##### Data extract #####

--- config.mk ---
export PLATFORM = sky130hd
export DESIGN_NAME = dm_sba_axil
export DESIGN_NICKNAME = d
export VERILOG_FILES = /design/src/rtl/dm_sba_axil.sv
export SDC_FILE = /design/constraint.sdc
export NUM_CORES = 1
export LEC_CHECK = 0
export CAP_MARGIN = 25
export CORE_MARGIN = 8
export CORE_UTILIZATION = 42
export DETAILED_ROUTE_END_ITERATION = 12
export GPL_ROUTABILITY_DRIVEN = 0
export GPL_TIMING_DRIVEN = 0
export PLACE_DENSITY = 0.87
export SLEW_MARGIN = 10
export SYNTH_ARGS = -nofsm -noshare
export SYNTH_HDL_FRONTEND = slang
export SYNTH_SLANG_ARGS = --single-unit
--- constraint.sdc ---
create_clock -name clk_i -period 3.9 [get_ports clk_i]
set_input_delay 0.585 -clock clk_i [delete_from_list [all_inputs] [get_ports clk_i]]
set_output_delay 0.585 -clock clk_i [all_outputs]
set_load 0.1 [all_outputs]
**config.mk**
```make
export PLATFORM = sky130hd
export DESIGN_NAME = keypad_scanner_flat
export DESIGN_NICKNAME = d
export VERILOG_FILES = /design/src/rtl/keypad_pkg.sv /design/src/rtl/keypad_if.sv /design/src/rtl/keypad_scan_timebase.sv /design/src/rtl/keypad_scanner.sv /design/src/flat_wrapper.sv
export SDC_FILE = /design/constraint.sdc
export NUM_CORES = 1
export LEC_CHECK = 0
export BUFFER_PORTS_ARGS = -buffer_cell sky130_fd_sc_hd__buf_2
export CAP_MARGIN = 20
export CORE_AREA = 5 5 68 54
export CTS_CLUSTER_DIAMETER = 30
export DETAILED_ROUTE_END_ITERATION = 8
export DIE_AREA = 0 0 73 59
export GPL_ROUTABILITY_DRIVEN = 0
export GPL_TIMING_DRIVEN = 0
export PLACE_DENSITY = 0.71
export RECOVER_POWER = 25
export SYNTH_ARGS = -nofsm -noshare
export SYNTH_HDL_FRONTEND = slang
export SYNTH_HIERARCHICAL = 1
export SYNTH_SLANG_ARGS = --single-unit
```
**constraint.sdc**
```tcl
create_clock -name clk -period 2 [get_ports clk]
set_input_delay 0.3 -clock clk [delete_from_list [all_inputs] [get_ports clk]]
set_output_delay 0.3 -clock clk [all_outputs]
set_load 0.005 [all_outputs]
```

#####

Work instruction
Begin with the first line of the listing and copy exactly through the line that contains "export CORE_MARGIN = 8", please, keeping both ends and leaving out everything after.

Solution to the problem
--- config.mk ---
export PLATFORM = sky130hd
export DESIGN_NAME = dm_sba_axil
export DESIGN_NICKNAME = d
export VERILOG_FILES = /design/src/rtl/dm_sba_axil.sv
export SDC_FILE = /design/constraint.sdc
export NUM_CORES = 1
export LEC_CHECK = 0
export CAP_MARGIN = 25
export CORE_MARGIN = 8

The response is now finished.